Implementation:Deepseek ai Janus VLChatProcessor Call
| Knowledge Sources | |
|---|---|
| Domains | NLP, Multimodal_AI |
| Last Updated | 2026-02-10 09:30 GMT |
Overview
Concrete tool for tokenizing multimodal conversations with image token interleaving and batching provided by the Janus VLChatProcessor.
Description
The VLChatProcessor.__call__ method is the main entry point for preprocessing multimodal inputs. It delegates to process_one (which handles SFT formatting, tokenization, and image token insertion) and batchify (which left-pads and constructs batch tensors with all required masks).
Usage
Call the VLChatProcessor instance directly with conversation dicts and PIL images. The force_batchify=True default means a single input is automatically wrapped into a batch.
Code Reference
Source Location
- Repository: Janus
- File: janus/models/processing_vlm.py
- Lines: L322-355 (__call__), L260-320 (process_one), L357-418 (batchify)
Signature
class VLChatProcessor(ProcessorMixin):
def __call__(
self,
*,
prompt: str = None,
conversations: List[Dict[str, str]] = None,
images: List[Image] = None,
force_batchify: bool = True,
**kwargs,
) -> BatchedVLChatProcessorOutput:
"""
Args:
prompt: Pre-formatted prompt string (mutually exclusive with conversations)
conversations: List of message dicts with "role", "content", optional "images"

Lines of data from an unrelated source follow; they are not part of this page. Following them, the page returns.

==> src/rtl/keypad_pkg.sv <==
`default_nettype none
// ============================================================================
// Module      : keypad_pkg
// Description : Shared types and constants for the 4x4 keypad scanner:
//               FSM state encoding, per-scan result encoding, special key
//               codes and the row/column to hex-code key map.
// Revision    : 1.0 - initial release
// ============================================================================
package keypad_pkg;

  typedef enum logic [1:0] {
    ST_IDLE         = 2'd0,
    ST_DEBOUNCE     = 2'd1,
    ST_PRESSED      = 2'd2,
    ST_RELEASE_WAIT = 2'd3
  } kp_state_e;

  typedef enum logic [1:0] {
    SCAN_NONE   = 2'd0,
    SCAN_SINGLE = 2'd1,
    SCAN_MULTI  = 2'd2
  } scan_result_e;

  localparam logic [3:0] KEY_ENTER = 4'hE;
  localparam logic [3:0] KEY_NEWPW = 4'hA;

  // Physical layout: row0 = 1 2 3 A, row1 = 4 5 6 B, row2 = 7 8 9 C,
  // row3 = 0 F E D (columns 0..3 left to right).
  function automatic logic [3:0] key_code(input logic [1:0] row, input logic [1:0] col);
    logic [3:0] code;
    case ({row, col})
      4'h0:    code = 4'h1;
      4'h1:    code = 4'h2;
      4'h2:    code = 4'h3;
      4'h3:    code = 4'hA;
      4'h4:    code = 4'h4;
      4'h5:    code = 4'h5;
      4'h6:    code = 4'h6;
      4'h7:    code = 4'hB;
      4'h8:    code = 4'h7;
      4'h9:    code = 4'h8;
      4'hA:    code = 4'h9;
      4'hB:    code = 4'hC;
      4'hC:    code = 4'h0;
      4'hD:    code = 4'hF;
      4'hE:    code = 4'hE;
      default: code = 4'hD;
    endcase
    return code;
  endfunction

endpackage
`default_nettype wire

==> src/rtl/key_debounce.sv <==
`default_nettype none
// ============================================================================
// Module      : key_debounce
// Description : Press/release debounce FSM driven by one result per full
//               keypad scan. Emits a single valid pulse per accepted press.
// Ports       : clk_i      - clock (rising edge)
//               rst_i      - synchronous active-high reset
//               scan_i     - strobe: result_i/code_i hold a full-scan result
//               result_i   - none / single / multi for the completed scan
//               code_i     - hex code of the key when result_i is single
//               valid_o    - one-cycle pulse when a press is accepted
//               digit_o    - last accepted code, held until the next accept
//               key_held_o - high in PRESSED or RELEASE_WAIT
// Revision    : 1.0 - initial release
// ============================================================================
module key_debounce
  import keypad_pkg::*;
#(
  parameter int DEBOUNCE_SCANS = 4
) (
  input  logic         clk_i,
  input  logic         rst_i,
  input  logic         scan_i,
  input  scan_result_e result_i,
  input  logic [3:0]   code_i,
  output logic         valid_o,
  output logic [3:0]   digit_o,
  output logic         key_held_o
);

  localparam int              CNT_W   = $clog2(DEBOUNCE_SCANS + 1);
  localparam logic [CNT_W-1:0] CNT_MAX = CNT_W'(DEBOUNCE_SCANS);
  localparam logic [CNT_W-1:0] CNT_ONE = CNT_W'(1);

  kp_state_e        state_q, state_d;
  logic [CNT_W-1:0] cnt_q, cnt_d, cnt_inc;
  logic [3:0]       cand_q, cand_d;
  logic [3:0]       digit_q, digit_d;
  logic             valid_q, valid_d;
  logic             is_single;

  always_comb begin
    // Multi-key scans behave exactly like empty scans.
    is_single = (result_i == SCAN_SINGLE);
    cnt_inc   = (cnt_q >= CNT_MAX) ? CNT_MAX : cnt_q + CNT_ONE;
    state_d   = state_q;
    cnt_d     = cnt_q;
    cand_d    = cand_q;
    digit_d   = digit_q;
    valid_d   = 1'b0;
    if (scan_i) begin
      unique case (state_q)
        ST_IDLE: begin
          if (is_single) begin
            cand_d = code_i;
            cnt_d  = CNT_ONE;
            if (CNT_ONE >= CNT_MAX) begin
              state_d = ST_PRESSED;
              digit_d = code_i;
              valid_d = 1'b1;
            end else begin
              state_d = ST_DEBOUNCE;
            end
          end
        end
        ST_DEBOUNCE: begin
          if (!is_single) begin
            state_d = ST_IDLE;
            cnt_d   = '0;
          end else if (code_i != cand_q) begin
            cand_d = code_i;
            cnt_d  = CNT_ONE;
          end else begin
            cnt_d = cnt_inc;
            if (cnt_inc >= CNT_MAX) begin
              state_d = ST_PRESSED;
              digit_d = cand_q;
              valid_d = 1'b1;
            end
          end
        end
        ST_PRESSED: begin
          if (!is_single) begin
            state_d = ST_RELEASE_WAIT;
            cnt_d   = CNT_ONE;
          end
        end
        ST_RELEASE_WAIT: begin
          if (is_single) begin
            state_d = ST_PRESSED;
          end else begin
            cnt_d = cnt_inc;
            if (cnt_inc >= CNT_MAX) begin
              state_d = ST_IDLE;
              cnt_d   = '0;
            end
          end
        end
        default: begin
          state_d = ST_IDLE;
          cnt_d   = '0;
        end
      endcase
    end
  end

  always_ff @(posedge clk_i) begin
    if (rst_i) begin
      state_q <= ST_IDLE;
      cnt_q   <= '0;
      cand_q  <= 4'h0;
      digit_q <= 4'h0;
      valid_q <= 1'b0;
    end else begin
      state_q <= state_d;
      cnt_q   <= cnt_d;
      cand_q  <= cand_d;
      digit_q <= digit_d;
      valid_q <= valid_d;
    end
  end

  assign valid_o    = valid_q;
  assign digit_o    = digit_q;
  assign key_held_o = (state_q == ST_PRESSED) || (state_q == ST_RELEASE_WAIT);

endmodule
`default_nettype wire

==> src/rtl/keypad_scanner.sv <==
`default_nettype none
// ============================================================================
// Module      : keypad_scanner
// Description : 4x4 matrix keypad scanner. Drives one column low at a time,
//               samples the rows at the end of each column period, classifies
//               each full scan and feeds the debounce FSM.
// Ports       : clk           - clock (rising edge)
//               reset         - synchronous active-high reset
//               keyPad_row    - active-low row sense lines
//               keyPad_column - column drive, exactly one bit low
//               digit         - last accepted key code
//               valid         - one-cycle pulse per accepted press
//               enter         - valid pulse for code 4'hE
//               newPassword   - valid pulse for code 4'hA
//               keyHeld       - a key is considered held
// Revision    : 1.0 - initial release
// ============================================================================
module keypad_scanner
  import keypad_pkg::*;
#(
  parameter int SCAN_DIV       = 1000,
  parameter int DEBOUNCE_SCANS = 4
) (
  input  logic       clk,
  input  logic       reset,
  input  logic [3:0] keyPad_row,
  output logic [3:0] keyPad_column,
  output logic [3:0] digit,
  output logic       valid,
  output logic       enter,
  output logic       newPassword,
  output logic       keyHeld
);

  localparam int              DIV_W    = $clog2(SCAN_DIV + 1);
  localparam logic [DIV_W-1:0] DIV_LAST = DIV_W'(SCAN_DIV - 1);
  localparam logic [DIV_W-1:0] DIV_ONE  = DIV_W'(1);

  logic [DIV_W-1:0] div_q, div_d;
  logic [1:0]       col_q, col_d;
  // Keys seen so far in the current scan: 0, 1, or 2 meaning "two or more".
  logic [1:0]       hits_q, hits_d, w_hits_acc;
  logic [3:0]       code_q, code_d;

  logic             w_sample;
  logic             w_scan_done;
  logic [3:0]       w_row_low;
  logic [2:0]       w_row_low_cnt;
  logic [1:0]       w_row_idx;
  scan_result_e     w_scan_result;

  assign w_row_low = ~keyPad_row;

  always_comb begin
    w_row_low_cnt = 3'd0;
    w_row_idx     = 2'd0;
    for (int r = 0; r < 4; r++) begin
      w_row_low_cnt = w_row_low_cnt + {2'b00, w_row_low[r]};
      if (w_row_low[r]) w_row_idx = 2'(r);
    end
  end

  always_comb begin
    w_sample    = (div_q == DIV_LAST);
    w_scan_done = w_sample && (col_q == 2'd3);
    div_d       = w_sample ? '0 : div_q + DIV_ONE;
    col_d       = w_sample ? col_q + 2'd1 : col_q;
    w_hits_acc  = hits_q;
    code_d      = code_q;
    if (w_sample) begin
      if ((w_row_low_cnt >= 3'd2) || ((w_row_low_cnt == 3'd1) && (hits_q != 2'd0))) begin
        w_hits_acc = 2'd2;
      end else if (w_row_low_cnt == 3'd1) begin
        w_hits_acc = 2'd1;
        code_d     = key_code(w_row_idx, col_q);
      end
    end
    // The result includes the column-3 sample taken on this same edge, so
    // the FSM sees the completed scan without an extra cycle of latency.
    unique case (w_hits_acc)
      2'd0:    w_scan_result = SCAN_NONE;
      2'd1:    w_scan_result = SCAN_SINGLE;
      default: w_scan_result = SCAN_MULTI;
    endcase
    hits_d = w_scan_done ? 2'd0 : w_hits_acc;
  end

  always_ff @(posedge clk) begin
    if (reset) begin
      div_q  <= '0;
      col_q  <= 2'd0;
      hits_q <= 2'd0;
      code_q <= 4'h0;
    end else begin
      div_q  <= div_d;
      col_q  <= col_d;
      hits_q <= hits_d;
      code_q <= code_d;
    end
  end

  assign keyPad_column = ~(4'b0001 << col_q);

  key_debounce #(
    .DEBOUNCE_SCANS(DEBOUNCE_SCANS)
  ) u_debounce (
    .clk_i     (clk),
    .rst_i     (reset),
    .scan_i    (w_scan_done),
    .result_i  (w_scan_result),
    .code_i    (code_d),
    .valid_o   (valid),
    .digit_o   (digit),
    .key_held_o(keyHeld)
  );

  assign enter       = valid && (digit == KEY_ENTER);
  assign newPassword = valid && (digit == KEY_NEWPW);

endmodule
`default_nettype wire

images: List of PIL images corresponding to <image_placeholder> tokens
force_batchify: Whether to auto-batch a single input (default True)
Returns:
BatchedVLChatProcessorOutput with fields:
input_ids [b, T], attention_mask [b, T],
pixel_values [b, n_images, 3, H, W],
images_seq_mask [b, T], images_emb_mask [b, n_images, n_tokens],
sft_format [b]
"""
Import
from janus.models import VLChatProcessor
I/O Contract
Inputs
| Name | Type | Required | Description |
|---|---|---|---|
| conversations | List[Dict[str, str]] | Yes* | Message dicts with role, content, optional images keys |
| images | List[PIL.Image.Image] | Yes* | PIL images matching <image_placeholder> tokens in content |
| prompt | str | No | Pre-formatted prompt (alternative to conversations) |
| force_batchify | bool | No | Auto-batch single input (default True) |
Outputs
| Name | Type | Description |
|---|---|---|
| input_ids | torch.LongTensor [b, T] | Tokenized IDs with image tokens interleaved |
| attention_mask | torch.LongTensor [b, T] | 1 for real tokens, 0 for padding |
| pixel_values | torch.FloatTensor [b, n_images, 3, H, W] | Preprocessed image tensors |
| images_seq_mask | torch.BoolTensor [b, T] | True at image token positions |
| images_emb_mask | torch.BoolTensor [b, n_images, n_tokens] | True for valid image embeddings |
| sft_format | List[str] | Formatted prompt strings |
Usage Examples
Multimodal Understanding
from janus.utils.io import load_pil_images
conversation = [
{
"role": "User",
"content": "<image_placeholder>\nDescribe this image.",
"images": ["./examples/image.png"],
},
{"role": "Assistant", "content": ""},
]
pil_images = load_pil_images(conversation)
prepare_inputs = vl_chat_processor(
conversations=conversation, images=pil_images, force_batchify=True
).to(vl_gpt.device)
# prepare_inputs now contains all tensors for model input
# input_ids: [1, T] with image tokens
# pixel_values: [1, 1, 3, 384, 384]
# images_seq_mask: [1, T] with True at 576 image positions